## DATASET EXCERPTS

## config.mk

```make
export PLATFORM = sky130hd
export DESIGN_NAME = slow_clk_meter
export DESIGN_NICKNAME = d
export VERILOG_FILES = /design/src/rtl/slow_clk_pkg.sv /design/src/rtl/sync_edge_det.sv /design/src/rtl/slow_clk_meter.sv
export SDC_FILE = /design/constraint.sdc
export NUM_CORES = 1
export LEC_CHECK = 0
export CORE_ASPECT_RATIO = 1.2
export CORE_UTILIZATION = 56
export DETAILED_ROUTE_END_ITERATION = 16
export GPL_ROUTABILITY_DRIVEN = 0
export PLACE_DENSITY = 0.78
export SYNTH_ARGS = -nofsm -noshare
export SYNTH_HDL_FRONTEND = slang
export SYNTH_SLANG_ARGS = --single-unit
```

## constraint.sdc

```tcl
create_clock -name clk -period 3.4 [get_ports clk]
set_input_delay 0.51 -clock clk [delete_from_list [all_inputs] [get_ports clk]]
set_output_delay 0.51 -clock clk [all_outputs]
set_load 0.005 [all_outputs]
```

## TASK OBJECTIVE
Would you show every line in the data above that contains the string "constraint"?

## SOLUTION FOR THIS TASK
export SDC_FILE = /design/constraint.sdc
## constraint.sdc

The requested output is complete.